Work request.
Go to the line that includes "localparam logic [POS_W-1:0] REC_LEN_LO_POS" and retype it, then every line after it to the end of the data, adding nothing.

### Entries shown

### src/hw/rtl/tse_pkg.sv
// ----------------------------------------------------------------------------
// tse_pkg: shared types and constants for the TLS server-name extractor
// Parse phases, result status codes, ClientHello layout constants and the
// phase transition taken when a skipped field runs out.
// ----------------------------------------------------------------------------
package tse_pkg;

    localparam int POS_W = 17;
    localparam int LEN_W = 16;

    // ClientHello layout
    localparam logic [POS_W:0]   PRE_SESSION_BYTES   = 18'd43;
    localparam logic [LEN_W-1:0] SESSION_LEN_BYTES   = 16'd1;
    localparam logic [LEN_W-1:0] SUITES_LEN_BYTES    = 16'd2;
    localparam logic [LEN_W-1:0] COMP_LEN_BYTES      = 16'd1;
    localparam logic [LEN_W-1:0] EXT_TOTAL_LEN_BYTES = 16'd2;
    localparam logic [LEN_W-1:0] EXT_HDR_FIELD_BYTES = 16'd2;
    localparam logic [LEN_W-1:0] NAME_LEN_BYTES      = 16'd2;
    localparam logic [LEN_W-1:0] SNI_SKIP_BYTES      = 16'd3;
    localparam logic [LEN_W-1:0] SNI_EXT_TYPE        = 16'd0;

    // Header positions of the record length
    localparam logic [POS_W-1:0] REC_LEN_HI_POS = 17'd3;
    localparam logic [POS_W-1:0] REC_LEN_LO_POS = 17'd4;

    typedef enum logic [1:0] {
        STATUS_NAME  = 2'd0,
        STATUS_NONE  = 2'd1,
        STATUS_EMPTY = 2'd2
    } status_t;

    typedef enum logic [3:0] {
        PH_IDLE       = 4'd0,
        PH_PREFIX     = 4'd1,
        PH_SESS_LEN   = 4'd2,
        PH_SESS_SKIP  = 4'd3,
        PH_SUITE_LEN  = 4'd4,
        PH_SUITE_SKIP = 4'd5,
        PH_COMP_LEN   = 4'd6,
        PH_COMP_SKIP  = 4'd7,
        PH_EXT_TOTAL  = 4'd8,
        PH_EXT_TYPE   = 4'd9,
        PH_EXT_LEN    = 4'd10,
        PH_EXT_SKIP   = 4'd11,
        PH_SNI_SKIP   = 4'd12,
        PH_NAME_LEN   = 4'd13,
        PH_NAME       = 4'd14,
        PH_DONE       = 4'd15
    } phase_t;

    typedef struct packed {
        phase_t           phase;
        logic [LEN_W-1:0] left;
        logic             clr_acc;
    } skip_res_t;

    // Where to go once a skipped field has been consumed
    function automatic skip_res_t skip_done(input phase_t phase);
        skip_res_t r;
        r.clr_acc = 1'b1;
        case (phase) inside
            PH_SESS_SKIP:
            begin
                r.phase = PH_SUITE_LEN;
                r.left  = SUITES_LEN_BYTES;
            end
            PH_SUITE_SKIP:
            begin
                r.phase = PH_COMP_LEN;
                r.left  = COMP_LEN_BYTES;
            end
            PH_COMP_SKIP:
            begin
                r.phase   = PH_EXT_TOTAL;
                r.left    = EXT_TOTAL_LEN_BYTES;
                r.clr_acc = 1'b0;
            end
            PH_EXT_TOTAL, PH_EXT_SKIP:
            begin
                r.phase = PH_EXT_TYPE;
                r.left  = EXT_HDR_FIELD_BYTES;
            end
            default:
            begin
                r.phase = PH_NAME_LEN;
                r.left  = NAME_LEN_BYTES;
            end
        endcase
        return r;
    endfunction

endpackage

######

Result.
    localparam logic [POS_W-1:0] REC_LEN_LO_POS = 17'd4;

    typedef enum logic [1:0] {
        STATUS_NAME  = 2'd0,
        STATUS_NONE  = 2'd1,
        STATUS_EMPTY = 2'd2
    } status_t;

    typedef enum logic [3:0] {
        PH_IDLE       = 4'd0,
        PH_PREFIX     = 4'd1,
        PH_SESS_LEN   = 4'd2,
        PH_SESS_SKIP  = 4'd3,
        PH_SUITE_LEN  = 4'd4,
        PH_SUITE_SKIP = 4'd5,
        PH_COMP_LEN   = 4'd6,
        PH_COMP_SKIP  = 4'd7,
        PH_EXT_TOTAL  = 4'd8,
        PH_EXT_TYPE   = 4'd9,
        PH_EXT_LEN    = 4'd10,
        PH_EXT_SKIP   = 4'd11,
        PH_SNI_SKIP   = 4'd12,
        PH_NAME_LEN   = 4'd13,
        PH_NAME       = 4'd14,
        PH_DONE       = 4'd15
    } phase_t;

    typedef struct packed {
        phase_t           phase;
        logic [LEN_W-1:0] left;
        logic             clr_acc;
    } skip_res_t;

    // Where to go once a skipped field has been consumed
    function automatic skip_res_t skip_done(input phase_t phase);
        skip_res_t r;
        r.clr_acc = 1'b1;
        case (phase) inside
            PH_SESS_SKIP:
            begin
                r.phase = PH_SUITE_LEN;
                r.left  = SUITES_LEN_BYTES;
            end
            PH_SUITE_SKIP:
            begin
                r.phase = PH_COMP_LEN;
                r.left  = COMP_LEN_BYTES;
            end
            PH_COMP_SKIP:
            begin
                r.phase   = PH_EXT_TOTAL;
                r.left    = EXT_TOTAL_LEN_BYTES;
                r.clr_acc = 1'b0;
            end
            PH_EXT_TOTAL, PH_EXT_SKIP:
            begin
                r.phase = PH_EXT_TYPE;
                r.left  = EXT_HDR_FIELD_BYTES;
            end
            default:
            begin
                r.phase = PH_NAME_LEN;
                r.left  = NAME_LEN_BYTES;
            end
        endcase
        return r;
    endfunction

endpackage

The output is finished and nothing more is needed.